Tuesday, 8 July 2014

Farming in the mountain’s shadow, Uganda

ACIAR's Forestry research program manager, Tony Bartlett, recently visited Uganda where a new agroforestry project is beginning...

On a recent visit to Uganda, I visited the small village of Butta, which lies in the foothills of Mt Elgon, to talk about the villagers' participation in a new agroforestry project: ‘Trees for Food Security’. The aim of this project is to encourage and support farmers to grow trees on farms for improved food and nutritional security. Previous research has indicated that crop yields can be doubled by incorporating the right trees and management practices into agricultural systems.

In the shadow of the mountain, Manafwa district

There was a very strong recognition among the farmers of the need to change their land management practices, and they are very eager to become involved in the project.

They explained that this project would bring them prosperity ‘like the rains’. They were honoured that someone from Australia would visit their village and provide funding to help them improve their farming systems.

As part of the culture of the Luhya people who inhabit this region and neighbouring parts of Kenya, they gave me with a local name, ‘Wafula’, which is traditionally given to males born in the rainy season.

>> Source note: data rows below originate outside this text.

===== src/flat_wrapper.sv =====
// flat-port wrapper written by rule: the top's interface ports become plain ports
module cart_read_mux_flat 
  (state, rtc, flash_data, ram_rdata, flash_addr, ram_we, ram_addr, rdata, bus_addr, bus_we, bus_re);
  cart_bus_if bus_i ();
  input  mbc_pkg::mbc_state_t state;
  input  rtc_pkg::rtc_time_t rtc;
  input  logic [mbc_pkg::DATA_W-1:0] flash_data;
  input  logic [mbc_pkg::DATA_W-1:0] ram_rdata;
  output logic [mbc_pkg::FLASH_ADDR_W-1:0] flash_addr;
  output logic ram_we;
  output logic [mbc_pkg::RAM_ADDR_W-1:0] ram_addr;
  output logic [mbc_pkg::DATA_W-1:0] rdata;
  input wire logic [$bits(bus_i.addr)-1:0] bus_addr;
  input wire logic [$bits(bus_i.we)-1:0] bus_we;
  input wire logic [$bits(bus_i.re)-1:0] bus_re;
  assign bus_i.addr = bus_addr;
  assign bus_i.we = bus_we;
  assign bus_i.re = bus_re;
  cart_read_mux u_core (.bus(bus_i), .state(state), .rtc(rtc), .flash_data(flash_data), .ram_rdata(ram_rdata), .flash_addr(flash_addr), .ram_we(ram_we), .ram_addr(ram_addr), .rdata(rdata));
endmodule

This project, funded through ACIAR’s Australian International Food Security Research Centre, is about to begin its research activities in Uganda after focusing initial efforts in Rwanda and Uganda during its first two years. Partner staff from the World Agroforestry Centre (ICRAF) and the Uganda National Forestry Research Institute (NaFORRI) have selected sites suitable for running participatory trials with farmers to explore the scaling out of evergreen agroforestry systems.

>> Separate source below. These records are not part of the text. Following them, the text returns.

## src/mbc_pkg.sv

```systemverilog
package mbc_pkg;

   // bus widths
   localparam int ADDR_W         = 16;
   localparam int DATA_W         = 8;

   // bank geometry
   localparam int ROM_BANK_W     = 7;   // up to 128 rom banks
   localparam int RAM_BANK_W     = 4;   // also reaches the rtc selects 8..12
   localparam int RAM_BANK_SEL_W = 2;   // four real ram banks
   localparam int ROM_OFFSET_W   = 14;  // 16 KiB per rom bank
   localparam int RAM_OFFSET_W   = 13;  // 8 KiB per ram bank
   localparam int FLASH_ADDR_W   = ROM_BANK_W + ROM_OFFSET_W;      // 21
   localparam int RAM_ADDR_W     = RAM_BANK_SEL_W + RAM_OFFSET_W;  // 15

   // cpu address map
   localparam logic [ADDR_W-1:0] ROM_FIXED_END = 16'h3FFF;  // bank 0 window
   localparam logic [ADDR_W-1:0] ROM_END       = 16'h7FFF;  // top of switchable window
   localparam logic [ADDR_W-1:0] RAM_BASE      = 16'hA000;
   localparam logic [ADDR_W-1:0] RAM_END       = 16'hBFFF;

   // control register values
   localparam logic [DATA_W-1:0] RAM_ENABLE_KEY  = 8'h0A;
   localparam logic [DATA_W-1:0] RAM_DISABLE_KEY = 8'h00;
   localparam logic [DATA_W-1:0] LATCH_ARM       = 8'h00;  // first write of latch seq
   localparam logic [DATA_W-1:0] LATCH_FIRE      = 8'h01;  // second write

   localparam logic [RAM_BANK_W-1:0] RAM_BANK_LAST  = 4'd3;
   localparam logic [ROM_BANK_W-1:0] ROM_BANK_RESET = 7'd1;  // bank 0 never in upper half

   // banking state shared by the whole controller
   typedef struct packed {
      logic                  ram_en;    // ram and timer access
      logic [ROM_BANK_W-1:0] rom_bank;  // bank seen at 4000-7fff
      logic [RAM_BANK_W-1:0] ram_bank;  // 0-3 ram, 8-12 rtc
   } mbc_state_t;

endpackage
```

## src/cart_bus_if.sv

```systemverilog
`timescale 1ns/10ps

interface cart_bus_if;

   logic [mbc_pkg::ADDR_W-1:0] addr;   // cpu address
   logic [mbc_pkg::DATA_W-1:0] wdata;  // cpu write byte
   logic                       we;     // one cycle per write strobe
   logic                       re;     // level, held for the whole read

   // top level drives everything from the pins
   modport master (
      output addr,
      output wdata,
      output we,
      output re
   );

   // register writers
   modport ctrl (
      input addr,
      input wdata,
      input we
   );

   // decode and read side
   modport rd (
      input addr,
      input we,
      input re
   );

endinterface

```

## src/mbc_bank_regs.sv

```systemverilog
`timescale 1ns/10ps

module mbc_bank_regs (
   input  logic                I_CLK,
   input  logic                I_RESET,
   cart_bus_if.ctrl            bus,
   output mbc_pkg::mbc_state_t state,
   output logic                latch
);

   logic                                ctrl_wr;    // write lands in a control reg
   logic                                zero_seen;  // latch seq armed
   logic [mbc_pkg::ROM_BANK_W-1:0]      bank_in;    // raw rom bank from data

   // any write into rom space is a register write, rom itself is read only
   assign ctrl_wr = bus.we && (bus.addr <= mbc_pkg::ROM_END);
   assign bank_in = bus.wdata[mbc_pkg::ROM_BANK_W-1:0];

   always_ff @(posedge I_CLK) begin
      if (I_RESET) begin
         state.ram_en   <= 1'b0;
         state.rom_bank <= mbc_pkg::ROM_BANK_RESET;
         state.ram_bank <= '0;
         zero_seen      <= 1'b0;
         latch          <= 1'b0;
      end else begin
         latch <= 1'b0;  // pulse only

         if (ctrl_wr) begin
            case (bus.addr[15:12])
               // 0000-1fff ram/timer enable
               4'h0, 4'h1: begin
                  if (bus.wdata == mbc_pkg::RAM_ENABLE_KEY) begin
                     state.ram_en <= 1'b1;
                  end else if (bus.wdata == mbc_pkg::RAM_DISABLE_KEY) begin
                     state.ram_en <= 1'b0;
                  end  // other values keep the old setting
               end

               // 2000-3fff rom bank
               4'h2, 4'h3: begin
                  // bank 0 already sits in the fixed half so 0 means 1
                  state.rom_bank <= (bank_in == '0) ? mbc_pkg::ROM_BANK_RESET : bank_in;
               end

               // 4000-5fff ram bank or rtc register select
               4'h4, 4'h5: begin
                  state.ram_bank <= bus.wdata[mbc_pkg::RAM_BANK_W-1:0];
               end

               // 6000-7fff clock latch, 00 then 01
               default: begin
                  if (bus.wdata == mbc_pkg::LATCH_ARM) begin
                     zero_seen <= 1'b1;
                  end else if (zero_seen && bus.wdata == mbc_pkg::LATCH_FIRE) begin
                     latch     <= 1'b1;
                     zero_seen <= 1'b0;
                  end else begin
                     zero_seen <= 1'b0;  // any other value breaks the seq
                  end
               end
            endcase
         end
      end
   end

endmodule

```

## src/flat_wrapper.sv

```systemverilog
// flat-port wrapper written by rule: the top's interface ports become plain ports
module mbc_bank_regs_flat 
  (I_CLK, I_RESET, state, latch, bus_addr, bus_wdata, bus_we);
  cart_bus_if bus_i ();
  input  logic I_CLK;
  input  logic I_RESET;
  output mbc_pkg::mbc_state_t state;
  output logic latch;
  input wire logic [$bits(bus_i.addr)-1:0] bus_addr;
  input wire logic [$bits(bus_i.wdata)-1:0] bus_wdata;
  input wire logic [$bits(bus_i.we)-1:0] bus_we;
  assign bus_i.addr = bus_addr;
  assign bus_i.wdata = bus_wdata;
  assign bus_i.we = bus_we;
  mbc_bank_regs u_core (.I_CLK(I_CLK), .I_RESET(I_RESET), .bus(bus_i), .state(state), .latch(latch));
endmodule
```

## config.mk

```make
export PLATFORM = sky130hd
export DESIGN_NAME = mbc_bank_regs_flat
export DESIGN_NICKNAME = d
export VERILOG_FILES = /design/src/mbc_pkg.sv /design/src/cart_bus_if.sv /design/src/mbc_bank_regs.sv /design/src/flat_wrapper.sv
export SDC_FILE = /design/constraint.sdc
export NUM_CORES = 1
export LEC_CHECK = 0
export BUFFER_PORTS_ARGS = -buffer_cell sky130_fd_sc_hd__buf_2
export CAP_MARGIN = 25
export CELL_PAD_IN_SITES_DETAIL_PLACEMENT = 0
export CELL_PAD_IN_SITES_GLOBAL_PLACEMENT = 2
export CORE_MARGIN = 2
export CORE_UTILIZATION = 19
export DETAILED_ROUTE_END_ITERATION = 8
export PLACE_DENSITY_LB_ADDON = 0.1
export SYNTH_ARGS = -nofsm -noshare
export SYNTH_HDL_FRONTEND = slang
export SYNTH_SLANG_ARGS = --single-unit
```

## constraint.sdc

```tcl
create_clock -name I_CLK -period 1.9 [get_ports I_CLK]
set_input_delay 0.475 -clock I_CLK [delete_from_list [all_inputs] [get_ports I_CLK]]
set_output_delay 0.475 -clock I_CLK [all_outputs]
set_load 0.005 [all_outputs]
```

# --- Yosys cells after proc, flatten, opt, wreduce, memory -nomap -nowiden ---
# Cells that the tools add are included.
totals:
  register_bits: 14
  out_inout_bits: 13
op_classes:
  magnitude_cmp: 1
  eq_ne: 7
  mux: 5
  bitwise_logic: 2
  reduce_logical: 15
op_table:
  columns: ["operator", "n"]
  rows:
  - ["$le A16 B15 Y1 const B", 1]
  - ["$reduce_or A9 Y1", 1]
  - ["$eq A4 B2 Y1 const B", 2]
  - ["$eq A4 B3 Y1 const B", 2]
  - ["$eq A8 B1 Y1 const B", 1]
  - ["$eq A8 B4 Y1 const B", 1]
  - ["$logic_not A8 Y1", 1]
  - ["$logic_not A7 Y1", 1]
  - ["$mux W7", 1]
  - ["$reduce_and A2 Y1", 3]
  - ["$reduce_or A2 Y1", 3]
  - ["$reduce_or A6 Y1", 1]
  - ["$eq A4 B1 Y1 const B", 1]
  - ["$logic_not A4 Y1", 1]
  - ["$mux W1", 4]
  - ["$reduce_and A3 Y1", 1]
  - ["$logic_and A1 B1 Y1", 2]
  - ["$not A1 Y1", 2]
  - ["$reduce_bool A2 Y1", 1]

# --- Logic depth before layout (Yosys ltp) ---
# Gate-level depths: netlist (run 1).
depth:
  depth_word: 4
  depth_mapped: 4

# --- Worst setup path before layout (run 1) ---
# Ideal clock, no wire load.
synth_path:
  kind: "input-to-reg"
  startpoint: "input bus_wdata[2]"
  endpoint: "register u_core.latch"
  setup_ns: 0.087
  arrival_ns: 1.707
  required_time_ns: 1.813
  path_slack_ns: 0.106
  stages: 3
  n_path_buf: 0
  path_cell_list: "or4_4 or4_4 nor4_4"
synth_between:
  elab_chain_cells: 3
  word_cells_on_any_way: 5
  classes_between: "1 x eq/ne; 1 x mux; 3 x reduce/logical"
synth_rtl:
  columns: ["item", "line_no", "rtl"]
  rows:
  - ["start: declaration", "flat_wrapper.sv:10", "input wire logic [$bits(bus_i.wdata)-1:0] bus_wdata;"]
  - ["$eq A8 B1 Y1", "mbc_bank_regs.sv:55", "end else if (zero_seen && bus.wdata == mbc_pkg::LATCH_FIRE) begin"]
  - ["$logic_and A1 B1 Y1", "mbc_bank_regs.sv:55", null]
  - ["$mux W1", "mbc_bank_regs.sv:55", null]
  - ["end signal: assignment", "mbc_bank_regs.sv:25", "latch <= 1'b0;"]
  - ["end signal: assignment", "mbc_bank_regs.sv:27", "latch <= 1'b0;"]
  - ["end signal: assignment", "mbc_bank_regs.sv:56", "latch <= 1'b1;"]
  - ["end: declaration", "mbc_bank_regs.sv:8", "output logic latch"]
# Parallel ways exist; a longest one is shown, timed or not.
# A chain may end at the register's enable or synchronous reset.

# --- Final worst setup path (run 1) ---
# Same ends and word-level chain as after synthesis.

==> impl_metrics.toml, run 1 <==
[power_and_ir_drop]
seqPwrFrac = 0.573
power.internal_mw = 0.399
power_density_nw_per_um2 = 639
switching_share = 0.239
clock_power_share = 0.316
switching_power_mw = 0.125
combPwrFrac = 0.111
ir_worst_vdd_mv = 0.280
power_leakage_nw = 0.336

[synthesis]
yosysWarnings = 0
postSynthCellCount = 56
yosys_register_bits = 14
synthTopCellsByArea = "dfxtp_1 (47%), mux2i_1 (17%), nor2_1 (6.9%)"
synth_cell_types = 19
synthesis.nets = 83
synth_area_sq_um = 596
ys_seq_area_frac = 0.471
yosysTopAreaCellShare = 0.471
synth_top_area_cell = "dfxtp_1"
syn_avg_cell_area_sq_um = 10.6

[clocking]
post_cts_buffers = 0
path_clk_slew_ps = 80
cts_tree = "done"
cts_hold_buf = 0
cts_resized = 0
cts.sinks = 14
clk_path_buf_depth = 2
clk_latency_ps = 270
clock-root-buffer = "clkbuf_4"
cts_made_buffers = 3
h-tree-depth = 1

[critical_path]
crit_required_ps = 2100
worstReg2RegStart = "u_core.state[4]"
r2r_cells = 1
critPathLaunchType = "input port"
worstPathArrival_ps = 1870
r2r-end = "u_core.state[4]"
reg2reg_slack_ps = 1200
endpoint_kind = "flop"
crit_type = "in2reg"
cp_max_fo = 4

[timing]
setup_viol = 0
fin_crit_sh = 0.884
finalClockSkew_ps = 0.0289
postLayoutSetupSlackWorst_ps = 221
setup_tns_ps = 0
hold_viol_final = 0
post-route-min-period_ps = 1680
tightest_slew_ps = 354
rsz0062_at_grt = "false"
finalMaxSlewViolations = 0
slew_headroom = 0.761
fmax_mhz = 595

[drt]
routed_via_density = 4.01
wirelength_microns = 1510
drt_iter0_markers = 15
remaining_drc_errors = 0
dr.pass1.iters = 3
ant_nets = 0
routed-via-count = 517
wl_per_cell_microns = 11.7

[finish]
layout_commonest_cell = "buf_2"
syn_to_final_growth_pct = 37.8
drive_gt1_frac = 0.447
antenna_cells = 0
final_nets = 114
nFillCells = 355
mostFrequentLayoutCells = "buf_2 (26), dfxtp_1 (14), nor2_1 (11)"

[grt]
grt_pass1_vias = 526
antenna_found_initial = 0
grt_overflow = 0
grt_max_degree = 17
grt_pass1_wl_microns = 2500
grt_usage = 0.0975

[die]
die_y_microns = 60.0
pin_count = 40
die_w_microns = 60.0
coreArea_sq_um = 3030
dieArea_sq_um = 3600
initial_core_util = 0.197
fp-row-count = 20

[placed_design]
hpwl_microns = 1110
dp_slack_ps = -68.8
port_buffers = 26
gp_congestion = 0.715

[worst_hold_path]
hold_start = "bus_wdata[7]"
hold_path_depth = 2
min_path_type = "in2reg"
hold_path_end = "u_core.latch"

[status]
run_status = "finished clean"

[run]
drv_cap = 0
[worst max path at each step]
stage                             from           end  slack [ps]  cells past startpoint
after floorplan           bus_wdata[2]  u_core.latch         110                      3
final                     bus_wdata[2]  u_core.latch         220                      4
after CTS                 bus_wdata[2]  u_core.latch         230                      4
after global routing      bus_wdata[2]  u_core.latch         200                      4
after detailed placement  bus_wdata[2]  u_core.latch         -70                      4
after global placement    bus_wdata[2]  u_core.latch         -70                      4
[Yosys cell counts (all sizes together)]
cell type  instances
or3b               1
nand2              2
o41ai              1
mux2i             10
o31ai              1
or3                1
or4                3
nor2              11
nor4               1
clkbuf             3
nand3b             1
dfxtp             14
o311ai             1
nand4b             1
a31oi              1
o21ai              1
o31a               1
nor4bb             2
[registers in the layout, indices dropped and copies added, names as in the netlist]
signal	count
u_core.state	12
u_core.zero_seen	1
u_core.latch	1
[kinds of logic (layout without fill, tap and decap cells)]
group	count (synthesis)	in the layout	share of synthesized area
multiplexers	10	10	0.168
AND/OR/NAND/NOR	23	23	0.254
buffers and inverters	3	32	0.0189
flip-flops	14	14	0.471
AO/OA/AOI/OAI	6	6	0.0883
[power groups by stage]
stage               combinational, mW  sequential, mW  clock (mW)
floorplan                      0.0205           0.308           0
global placement               0.0595           0.307           0
detailed placement             0.0597           0.307           0
CTS                            0.0599           0.301       0.182
global route                   0.0655           0.301       0.190
finish                         0.0582           0.300       0.165
[stage by stage]
step	area, sq um	total power, mW	hold WS (ps)	std cells	util
6_report	821	0.524	427	129	0.271
4_1_cts	821	0.542	415	129	0.271
5_1_grt	821	0.556	418	129	0.271
2_1_floorplan	596	0.328	463	56	-
3_5_place_dp	798	0.367	472	126	0.264
3_3_place_gp	798	0.367	465	126	0.264
[area by class of cell]
cell class,instances,area (sq um),area share
Tap cell,44,55.1,0.0671
Timing Repair Buffer,29,153,0.186
Multi-Input combinational cell,39,310,0.378
Clock buffer,3,22.5,0.0274
Sequential cell,14,280,0.341
[critical path: stages]
cell and delay [ps]:
buf_2 110, or4_4 550, or4_4 530, nor4_4 210
[routing by layer]
layer  vias to the layer above  GRT usage  wire length [microns]
met5                         -          0                      0
met4                         0     0.0381                     15
met3                         2     0.0390                     94
met2                        19      0.152                    675
met1                       230      0.119                    726
li1                        266          -                      -
(Power assumes the default switching activity.)
==> inputs of run 2 (changes only) <==
- GPL_TIMING_DRIVEN: default -> 0
==> impl_metrics.toml, run 2 (synthesized netlist as in run 1, its figures left out) <==
[die]
die_y_microns = 60.0
pin_count = 40
dieArea_sq_um = 3600
coreArea_sq_um = 3030
initial_core_util = 0.197
fp-row-count = 20
die_w_microns = 60.0

[timing]
whs_ps = 428
postLayoutSetupSlackWorst_ps = 212
fmax_mhz = 592
rsz0062_at_grt = "false"
setup_viol = 0
post-route-min-period_ps = 1690
finalClockSkew_ps = 0.00322
tightest_slew_ps = 519
slew_headroom = 0.654
finalMaxSlewViolations = 0
fin_crit_sh = 0.889
hold_viol_final = 0
setup_tns_ps = 0

[drt]
drt-met1-wl_microns = 706
topRoutingLayerUsed = "met4"
dr.pass1.iters = 4
drt_iter0_markers = 19
remaining_drc_errors = 0
ant_nets = 0
route.met3.wl_microns = 84
wl_per_cell_microns = 11.6
routed-wl-met2_microns = 680
routed_via_density = 4.02
routed-via-count = 518
wirelength_microns = 1490

[finish]
final_nets = 114
mostFrequentLayoutCells = "buf_2 (26), dfxtp_1 (14), nor2_1 (11)"
multi_input_area_sq_um = 304
drive_gt1_frac = 0.400
fin_area_sq_um = 803
nFillCells = 337
top_register = "u_core.state"
antenna_cells = 0
layout_commonest_cell = "buf_2"
seqCellArea_sq_um = 280
post-route-util = 0.265
syn_to_final_growth_pct = 34.9
largest_reg_flops = 12
reg.largest.list = "u_core.state (12), u_core.latch (1), u_core.zero_seen (1)"

[power_and_ir_drop]
power_density_nw_per_um2 = 644
ir_worst_vdd_mv = 0.179
power_leakage_nw = 0.324

[grt]
antenna_found_initial = 0
grt_pass1_wl_microns = 2380
grt_usage = 0.0930
grt_pass1_vias = 517
grt_max_degree = 11
grt_overflow = 0

[clocking]
clock-root-buffer = "clkbuf_4"
cts_resized = 0
cts_tree = "done"
path_clk_slew_ps = 80
cts_hold_buf = 0
post_cts_buffers = 0
cts.sinks = 14
cts_made_buffers = 3
clk_latency_ps = 270
clk_path_buf_depth = 2
h-tree-depth = 1

[placed_design]
port_buffers = 26
dp_slack_ps = -86.4
placed_area_sq_um = 781
gp_congestion = 0.709
hpwl_microns = 1170

[critical_path]
crit_type = "in2reg"
reg2reg_slack_ps = 1210
worstReg2RegStart = "u_core.state[4]"
critPathLaunchType = "input port"
endpoint_kind = "flop"
worstPathArrival_ps = 1870
r2r-end = "u_core.state[4]"
r2r_cells = 1
crit_end = "u_core.zero_seen"
startpoint = "bus_wdata[2]"
crit_required_ps = 2080
cp_max_fo = 4

[worst_hold_path]
min_path_type = "in2reg"

[status]
run_status = "finished clean"

[run]
drv_cap = 0
run 2: changes by cell type in the layout (fill, tap and decap cells not counted):
cell and change:
buf_4 -3, clkbuf_1 +3, nor4bb_1 +1, nor4bb_2 -1
run 2: report_power, final:
part	leakage, nW	internal, mW	switching [mW]
registers	0.113	0.298	0.00217
logic	0.197	0.0249	0.0305
clock network	0.0138	0.0733	0.0881
run 2: per-layer routing:
| metal | track usage | vias up |
|---|---|---|
| met1 | 0.113 | 236 |
| li1 | - | 263 |
| met5 | 0 | - |
| met4 | 0.0571 | 0 |
| met3 | 0.0195 | 2 |
| met2 | 0.149 | 17 |
run 2: worst min path at each step:
| stage | start | to | slack (ps) | depth (start not counted) |
|---|---|---|---|---|
| floorplan | u_core.zero_seen | u_core.latch | 460 | 2 |
| global placement | u_core.state[0] | u_core.state[0] | 470 | 2 |
| detailed placement | u_core.state[4] | u_core.state[4] | 480 | 1 |
| CTS | bus_wdata[7] | u_core.latch | 410 | 2 |
| global route | bus_wdata[7] | u_core.latch | 420 | 2 |
| finish | bus_wdata[7] | u_core.latch | 430 | 2 |
run 2: final cells by class:
cell class,count,area share
clock buffer,3,0.0280
tap,44,0.0685
timing repair buffer,26,0.162
sequential,14,0.349
buffer,3,0.0140
multi-input combinational,39,0.379
run 2: worst max-delay path, stage by stage:
cell and delay [ps]:
buf_2 120, or4_4 560, or4_4 530, o41ai_2 200
run 2: metrics by stage:
| stage | std cells | power [mW] |
|---|---|---|
| after CTS | 129 | 0.538 |
| after detailed placement | 126 | 0.364 |
| after floorplan | 56 | 0.328 |
| after global routing | 129 | 0.549 |
| after global placement | 126 | 0.364 |
| final | 129 | 0.517 |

Tony speaking with villagers at Namabya
Following the official launch of the project in Uganda, we travelled for 5 hours to the town of Mbale to look at the selected trial sites and to meet some of the villagers. When we explained the project to the villagers of Namabya and Butta, they were very interested in the concept of using trees to improve soil fertility and to reduce soil erosion, which they said greatly affected the productivity of their agricultural crops.

The proposed sites are in Manafwa District, located in eastern Uganda near Mt Elgon and the border with Kenya. This area was selected because it has a wide range of elevation zones (1100–4200 metres above sea level) in which we can trial different systems. It also has some significant environmental issues, such as prevalent landslides and soil erosion, which we are keen to address through appropriate agroforestry planting.

Farming landscapes around Butta
The area is densely populated, with over 1000 people per square kilometre, and about a third of these are living in poverty. The area is intensely cultivated, with very little remnant vegetation in the lower and middle elevations. Subsistence farmers are growing maize, millet, cassava, sweet potato, rice and vegetables. Bananas and coffee are planted in the higher elevation zones and some trees, including eucalypts, are also planted by farmers.

There is a history and culture of tree planting in the communities in this region, arising from previous agroforestry and Landcare projects. I was delighted to see how enthusiastic the farmers are about being involved in this new project. The research should bring them both environmental and livelihood benefits.
Farming systems near Namabya

By Tony Bartlett, ACIAR's Forestry research program manager

More information:
ACIAR Project FSC/2012/014 ‘Trees for Food Security’ - Improving sustainable productivity in farming systems and evergreen agriculture in eastern Africa is being led by the World Agroforestry Centre.